Mt. Rushmore is not the only mountain sculpture in the Black Hills; there is also the "now in progress" Crazy Horse Memorial, the work of Korczak Ziolkowski (Core-chock Jewel-kuff-ski), now deceased.
In 1939, Sioux Chief Henry Standing Bear invited Ziolkowski to carve an Indian memorial in the Black Hills. The Indians picked Crazy Horse because they felt that he was a real Indian's Indian.
One of the chiefs who defeated Custer at the Battle of Little Bighorn, Crazy Horse never surrenders, never signed a treaty, and never went on a reservation. He also refused to be photographed by the White Man, so Korczak's model represents the spirit of the man, symbolic of the pride and dignity of the North American Indian. Astride a rearing horse, Crazy Horse points East, proclaiming, "My lands are where my dead lie buried."
Before beginning Crazy Horse in 1948, Korczak's only mountain experience was that spent briefly assisting Gutzon Borglum at Mt. Rushmore. At Crazy Horse he pioneered mountain carving techniques, employing heavy equipment and tons of dynamite.
He began with $174 in his pocket, living in a tent at the base of Thunderhead Mountain, the site of Crazy Horse. With Ziolkowski's death in October, 1982, his family carries on the project using the scale models and detailed plans he left for that purpose.
During the three and a half decades he was at Crazy Horse, Korczak Ziolkowski refused to take any salary. By 1982 he had singlehandedly raised and spent over $4 million on the mountain carving, and moved 7.4 million tons of granite. A strong believer in the free enterprise system, he twice rejected millions of dollars in potential government assistance. He believed that the interested public, not the taxpayer, should finance an Indian memorial.

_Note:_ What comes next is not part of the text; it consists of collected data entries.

File: src/acc_exec_pkg.sv
`default_nettype none
package acc_exec_pkg;
   // Register byte offsets
   localparam logic [7:0] OFS_CTRL = 8'h00;
   localparam logic [7:0] OFS_CMD = 8'h04;
   localparam logic [7:0] OFS_VALUE = 8'h08;
   localparam logic [7:0] OFS_ACC = 8'h0C;
   localparam logic [7:0] OFS_REPLY_STATUS = 8'h10;
   localparam logic [7:0] OFS_REPLY_VALUE = 8'h14;
   localparam logic [7:0] OFS_PC = 8'h18;
   localparam logic [7:0] OFS_FLAGS = 8'h1C;
   localparam logic [7:0] OFS_IRQ_STATUS = 8'h20;
   localparam logic [7:0] OFS_IRQ_MASK = 8'h24;
   // Control fields
   localparam int CTRL_STANDALONE = 0;
   localparam int CTRL_ADDR_LSB = 8;
   localparam logic [31:0] CTRL_RESET = 32'h0000_0100;
   // Command word fields
   localparam int CMD_INSTR_LSB = 0;
   localparam int CMD_TYPE_LSB = 8;
   localparam int CMD_BANK_LSB = 16;
   localparam int CMD_CSUM_LSB = 24;
   // Instruction numbers
   localparam logic [7:0] INSTR_READ_INPUT = 8'h0F;
   localparam logic [7:0] INSTR_ACCUMULATE = 8'h13;
   localparam logic [7:0] INSTR_COMPARE = 8'h14;
   localparam logic [7:0] INSTR_JUMP_COND = 8'h15;
   // accumulate_op types
   localparam logic [7:0] ACC_ADD = 8'h00;
   localparam logic [7:0] ACC_SUB = 8'h01;
   localparam logic [7:0] ACC_MUL = 8'h02;
   localparam logic [7:0] ACC_DIV = 8'h03;
   localparam logic [7:0] ACC_MOD = 8'h04;
   localparam logic [7:0] ACC_AND = 8'h05;
   localparam logic [7:0] ACC_OR = 8'h06;
   localparam logic [7:0] ACC_XOR = 8'h07;
   localparam logic [7:0] ACC_NOT = 8'h08;
   localparam logic [7:0] ACC_LOAD = 8'h09;
   // conditional_jump: types 0..11 index the condition vector
   localparam logic [7:0] JUMP_TYPE_COUNT = 8'h0C;
   // read_input_cmd banks and ports
   localparam logic [7:0] BANK_INPUTS = 8'h00;
   localparam logic [7:0] BANK_OUTPUTS = 8'h02;
   localparam logic [7:0] PORT_COUNT = 8'h04;
   localparam logic [7:0] PORT_ENABLE = 8'h0A;
   localparam logic [7:0] PORT_ALL = 8'hFF;
   // Reply status codes
   localparam logic [7:0] STAT_OK = 8'h64;
   localparam logic [7:0] STAT_BAD_CSUM = 8'h01;
   localparam logic [7:0] STAT_BAD_CMD = 8'h02;
   localparam logic [7:0] STAT_BAD_TYPE = 8'h03;
   localparam logic [7:0] STAT_BAD_VALUE = 8'h04;
   localparam logic [7:0] STAT_PROGRAM_ONLY = 8'h06;
   // Interrupt status bits
   localparam int IRQ_DONE = 0;
   localparam int IRQ_CSUM = 1;
   localparam int IRQ_JUMP = 2;
   localparam int IRQ_WIDTH = 3;
   // Flag register bits
   localparam int FLAG_EQ = 0;
   localparam int FLAG_GT = 1;
   localparam int FLAG_LT = 2;
endpackage : acc_exec_pkg
`default_nettype wire

File: src/acc_alu.sv
`timescale 1ns/1ns
`default_nettype none
module acc_alu (
   // Operands
   input wire logic [31:0] acc,
   input wire logic [31:0] operand,
   input wire logic [7:0] op,
   // Result
   output logic [31:0] result,
   output logic typeOk,
   output logic divOk
);
   wire logic divide = (op == acc_exec_pkg::ACC_DIV) || (op == acc_exec_pkg::ACC_MOD);
   // Signed operands, as the values travel two's complement
   wire logic signed [31:0] sa = $signed(acc);
   wire logic signed [31:0] sb = $signed(operand);
   // Zero divisor is caught; result would be meaningless
   wire logic signed [31:0] safeB = (operand == 32'h0000_0000) ? 32'sh0000_0001 : sb;
   wire logic signed [31:0] quot = sa / safeB;
   wire logic signed [31:0] rem = sa % safeB;
   wire logic signed [31:0] prod = sa * sb;

   assign divOk = !divide || (operand != 32'h0000_0000);
   assign typeOk = op <= acc_exec_pkg::ACC_LOAD;
   assign result =
      (op == acc_exec_pkg::ACC_ADD) ? acc + operand :
      (op == acc_exec_pkg::ACC_SUB) ? acc - operand :
      (op == acc_exec_pkg::ACC_MUL) ? prod :
      (op == acc_exec_pkg::ACC_DIV) ? quot :
      (op == acc_exec_pkg::ACC_MOD) ? rem :
      (op == acc_exec_pkg::ACC_AND) ? acc & operand :
      (op == acc_exec_pkg::ACC_OR) ? acc | operand :
      (op == acc_exec_pkg::ACC_XOR) ? acc ^ operand :
      (op == acc_exec_pkg::ACC_NOT) ? ~acc :
      (op == acc_exec_pkg::ACC_LOAD) ? operand : acc;
endmodule : acc_alu
`default_nettype wire

File: src/acc_exec.sv
// Design decisions made here: the address map and the AHB-Lite register port.
`timescale 1ns/1ns
`default_nettype none
module acc_exec #(
   parameter int PC_WIDTH = 16
) (
   // Clock and reset
   input wire logic clk_sys,
   input wire logic srst,
   // AHB-Lite slave
   input wire logic hsel,
   input wire logic [31:0] haddr,
   input wire logic [1:0] htrans,
   input wire logic hwrite,
   input wire logic [2:0] hsize,
   input wire logic [31:0] hwdata,
   input wire logic hready,
   output logic hreadyout,
   output logic hresp,
   output logic [31:0] hrdata,
   // Digital lines
   input wire logic [3:0] digIn,
   input wire logic [3:0] outState,
   input wire logic moduleEnable,
   // Error flags from the motion side
   input wire logic timeoutErr,
   input wire logic alarmErr,
   input wire logic deviationErr,
   input wire logic positionErr,
   // Interrupt and program counter
   output logic irq,
   output logic [PC_WIDTH-1:0] pc
);
   function automatic logic [7:0] byteSum(input logic [31:0] w);
      byteSum = w[31:24] + w[23:16] + w[15:8] + w[7:0];
   endfunction : byteSum

   localparam int IRQ_WIDTH_L = acc_exec_pkg::IRQ_WIDTH;

   // Bus phase tracking
   logic dpValid;
   logic dpWrite;
   logic [7:0] dpAddr;
   logic rdReady;
   // Registers
   logic [31:0] ctrl;
   logic [31:0] valueReg;
   logic [7:0] cmdInstr;
   logic [7:0] cmdType;
   logic [7:0] cmdBank;
   logic [7:0] cmdCsum;
   logic cmdGo;
   logic [31:0] acc;
   logic [7:0] replyStatus;
   logic [7:0] replyInstr;
   logic [31:0] replyValue;
   logic flagEq;
   logic flagGt;
   logic flagLt;
   logic [IRQ_WIDTH_L-1:0] irqStatus;
   logic [IRQ_WIDTH_L-1:0] irqMask;

   // AHB decode
   wire logic take = hsel && htrans[1] && hready;
   wire logic rdLoad = dpValid && !dpWrite && !rdReady;
   wire logic wrEn = dpValid && dpWrite;
   wire logic wrCtrl = wrEn && (dpAddr == acc_exec_pkg::OFS_CTRL);
   wire logic wrCmd = wrEn && (dpAddr == acc_exec_pkg::OFS_CMD);
   wire logic wrValue = wrEn && (dpAddr == acc_exec_pkg::OFS_VALUE);
   wire logic wrMask = wrEn && (dpAddr == acc_exec_pkg::OFS_IRQ_MASK);
   wire logic rdIrq = rdLoad && (dpAddr == acc_exec_pkg::OFS_IRQ_STATUS);

   // Reads take one wait state so hrdata comes from a flop
   assign hreadyout = !rdLoad;
   assign hresp = 1'b0;

   wire logic standalone = ctrl[acc_exec_pkg::CTRL_STANDALONE];
   wire logic [7:0] targetAddr = ctrl[acc_exec_pkg::CTRL_ADDR_LSB +: 8];

   // Frame check over address, instruction, type, bank, value bytes
   wire logic [7:0] frameSum = targetAddr + cmdInstr + cmdType + cmdBank + byteSum(valueReg);
   wire logic csumOk = frameSum == cmdCsum;

   wire logic isRead = cmdInstr == acc_exec_pkg::INSTR_READ_INPUT;
   wire logic isAcc = cmdInstr == acc_exec_pkg::INSTR_ACCUMULATE;
   wire logic isCmp = cmdInstr == acc_exec_pkg::INSTR_COMPARE;
   wire logic isJmp = cmdInstr == acc_exec_pkg::INSTR_JUMP_COND;

   // Accumulator arithmetic
   logic [31:0] aluResult;
   logic aluTypeOk;
   logic aluDivOk;
   acc_alu u_alu (
      .acc(acc),
      .operand(valueReg),
      .op(cmdType),
      .result(aluResult),
      .typeOk(aluTypeOk),
      .divOk(aluDivOk)
   );

   // read_input_cmd port selection
   wire logic inBank0 = cmdBank == acc_exec_pkg::BANK_INPUTS;
   wire logic inBank2 = cmdBank == acc_exec_pkg::BANK_OUTPUTS;
   wire logic lowPort = cmdType < acc_exec_pkg::PORT_COUNT;
   wire logic allPort = cmdType == acc_exec_pkg::PORT_ALL;
   wire logic enPort = inBank0 && (cmdType == acc_exec_pkg::PORT_ENABLE);
   wire logic readOk = (inBank0 && (lowPort || allPort)) || enPort || (inBank2 && (lowPort || allPort));
   wire logic [3:0] lineSet = inBank2 ? outState : digIn;
   wire logic [31:0] readValue =
      enPort ? {31'h0000_0000, !moduleEnable} :
      allPort ? {28'h000_0000, lineSet} :
      {31'h0000_0000, lineSet[cmdType[1:0]]};

   // Compare of accumulator against operand
   wire logic nextEq = acc == valueReg;
   wire logic nextGt = $signed(acc) > $signed(valueReg);
   wire logic nextLt = $signed(acc) < $signed(valueReg);

   // Conditions read the stored flags, never the live accumulator
   wire logic [11:0] condVec = {
      positionErr,
      deviationErr,
      alarmErr,
      timeoutErr,
      flagLt || flagEq,
      flagLt,
      flagGt || flagEq,
      flagGt,
      !flagEq,
      flagEq,
      !flagEq,
      flagEq
   };
   wire logic jmpTypeOk = cmdType < acc_exec_pkg::JUMP_TYPE_COUNT;
   wire logic condMet = jmpTypeOk && condVec[cmdType[3:0]];

   // Compare and jump are refused from the host in direct mode
   wire logic programOnly = (isCmp || isJmp) && !standalone;

   wire logic [7:0] nextStatus =
      !csumOk ? acc_exec_pkg::STAT_BAD_CSUM :
      programOnly ? acc_exec_pkg::STAT_PROGRAM_ONLY :
      isAcc ? (!aluTypeOk ? acc_exec_pkg::STAT_BAD_TYPE :
               !aluDivOk ? acc_exec_pkg::STAT_BAD_VALUE : acc_exec_pkg::STAT_OK) :
      isRead ? (readOk ? acc_exec_pkg::STAT_OK : acc_exec_pkg::STAT_BAD_VALUE) :
      isCmp ? acc_exec_pkg::STAT_OK :
      isJmp ? (jmpTypeOk ? acc_exec_pkg::STAT_OK : acc_exec_pkg::STAT_BAD_TYPE) :
      acc_exec_pkg::STAT_BAD_CMD;
   wire logic execOk = cmdGo && (nextStatus == acc_exec_pkg::STAT_OK);
   wire logic jumpTaken = execOk && isJmp && condMet;

   // Accumulator: direct mode host may use it and sees the echo
   wire logic [31:0] next_acc =
      (execOk && isAcc) ? aluResult :
      (execOk && isRead && standalone) ? readValue : acc;
   wire logic [31:0] next_replyValue = isRead ? readValue : valueReg;

   // Only standalone execution advances the program counter
   wire logic [PC_WIDTH-1:0] next_pc =
      jumpTaken ? valueReg[PC_WIDTH-1:0] :
      (cmdGo && standalone) ? pc + 1'b1 : pc;

   wire logic [IRQ_WIDTH_L-1:0] irqEvents = {jumpTaken, cmdGo && !csumOk, cmdGo};
   // Events set in the read-clear cycle survive
   wire logic [IRQ_WIDTH_L-1:0] next_irqStatus = (rdIrq ? '0 : irqStatus) | irqEvents;

   wire logic [31:0] regRead =
      (dpAddr == acc_exec_pkg::OFS_CTRL) ? ctrl :
      (dpAddr == acc_exec_pkg::OFS_CMD) ? {cmdCsum, cmdBank, cmdType, cmdInstr} :
      (dpAddr == acc_exec_pkg::OFS_VALUE) ? valueReg :
      (dpAddr == acc_exec_pkg::OFS_ACC) ? acc :
      (dpAddr == acc_exec_pkg::OFS_REPLY_STATUS) ? {16'h0000, replyInstr, replyStatus} :
      (dpAddr == acc_exec_pkg::OFS_REPLY_VALUE) ? replyValue :
      (dpAddr == acc_exec_pkg::OFS_PC) ? 32'(pc) :
      (dpAddr == acc_exec_pkg::OFS_FLAGS) ? {25'h000_0000, timeoutErr, alarmErr, deviationErr, positionErr,
         flagLt, flagGt, flagEq} :
      (dpAddr == acc_exec_pkg::OFS_IRQ_STATUS) ? 32'(irqStatus) :
      (dpAddr == acc_exec_pkg::OFS_IRQ_MASK) ? 32'(irqMask) : 32'h0000_0000;

   assign irq = |(irqStatus & irqMask);

   always_ff @(posedge clk_sys) begin
      if (srst) begin
         dpValid <= 1'b0;
      end else if (hready) begin
         dpValid <= take;
      end
   end

   always_ff @(posedge clk_sys) begin
      if (srst) begin
         dpWrite <= 1'b0;
         dpAddr <= 8'h00;
      end else if (hready) begin
         dpWrite <= hwrite;
         dpAddr <= haddr[7:0];
      end
   end

   always_ff @(posedge clk_sys) begin
      if (srst) begin
         rdReady <= 1'b0;
      end else begin
         rdReady <= rdLoad;
      end
   end

   // Read data holds until the next read
   always_ff @(posedge clk_sys) begin
      if (srst) begin
         hrdata <= 32'h0000_0000;
      end else if (rdLoad) begin
         hrdata <= regRead;
      end
   end

   always_ff @(posedge clk_sys) begin
      if (srst) begin
         ctrl <= acc_exec_pkg::CTRL_RESET;
      end else if (wrCtrl) begin
         ctrl <= hwdata;
      end
   end

   always_ff @(posedge clk_sys) begin
      if (srst) begin
         valueReg <= 32'h0000_0000;
      end else if (wrValue) begin
         valueReg <= hwdata;
      end
   end

   always_ff @(posedge clk_sys) begin
      if (srst) begin
         irqMask <= '0;
      end else if (wrMask) begin
         irqMask <= hwdata[IRQ_WIDTH_L-1:0];
      end
   end

   always_ff @(posedge clk_sys) begin
      if (srst) begin
         cmdInstr <= 8'h00;
         cmdType <= 8'h00;
         cmdBank <= 8'h00;
         cmdCsum <= 8'h00;
         cmdGo <= 1'b0;
      end else begin
         cmdGo <= wrCmd;
         if (wrCmd) begin
            cmdInstr <= hwdata[acc_exec_pkg::CMD_INSTR_LSB +: 8];
            cmdType <= hwdata[acc_exec_pkg::CMD_TYPE_LSB +: 8];
            cmdBank <= hwdata[acc_exec_pkg::CMD_BANK_LSB +: 8];
            cmdCsum <= hwdata[acc_exec_pkg::CMD_CSUM_LSB +: 8];
         end
      end
   end

   always_ff @(posedge clk_sys) begin
      if (srst) begin
         acc <= 32'h0000_0000;
      end else begin
         acc <= next_acc;
      end
   end

   always_ff @(posedge clk_sys) begin
      if (srst) begin
         pc <= '0;
      end else begin
         pc <= next_pc;
      end
   end

   always_ff @(posedge clk_sys) begin
      if (srst) begin
         irqStatus <= '0;
      end else begin
         irqStatus <= next_irqStatus;
      end
   end

   always_ff @(posedge clk_sys) begin
      if (srst) begin
         replyStatus <= 8'h00;
         replyInstr <= 8'h00;
      end else if (cmdGo) begin
         replyStatus <= nextStatus;
         replyInstr <= cmdInstr;
      end
   end

   always_ff @(posedge clk_sys) begin
      if (srst) begin
         replyValue <= 32'h0000_0000;
      end else if (cmdGo) begin
         replyValue <= next_replyValue;
      end
   end

   // Flags change only on a successful compare
   always_ff @(posedge clk_sys) begin
      if (srst) begin
         flagEq <= 1'b0;
         flagGt <= 1'b0;
         flagLt <= 1'b0;
      end else if (execOk && isCmp) begin
         flagEq <= nextEq;
         flagGt <= nextGt;
         flagLt <= nextLt;
      end
   end
endmodule : acc_exec
`default_nettype wire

Crazy Horse is a non-profit humanitarian project financed primarily from an admission fee. It is a multi-phased undertaking with three distinctive goals: the mountain carving, establishment of the Indian Museum of North America, and the development of the North American Indian University and Medical Training Center.
The estimated date of completion of the memorial, at its present rate, is sometime in the 23rd century.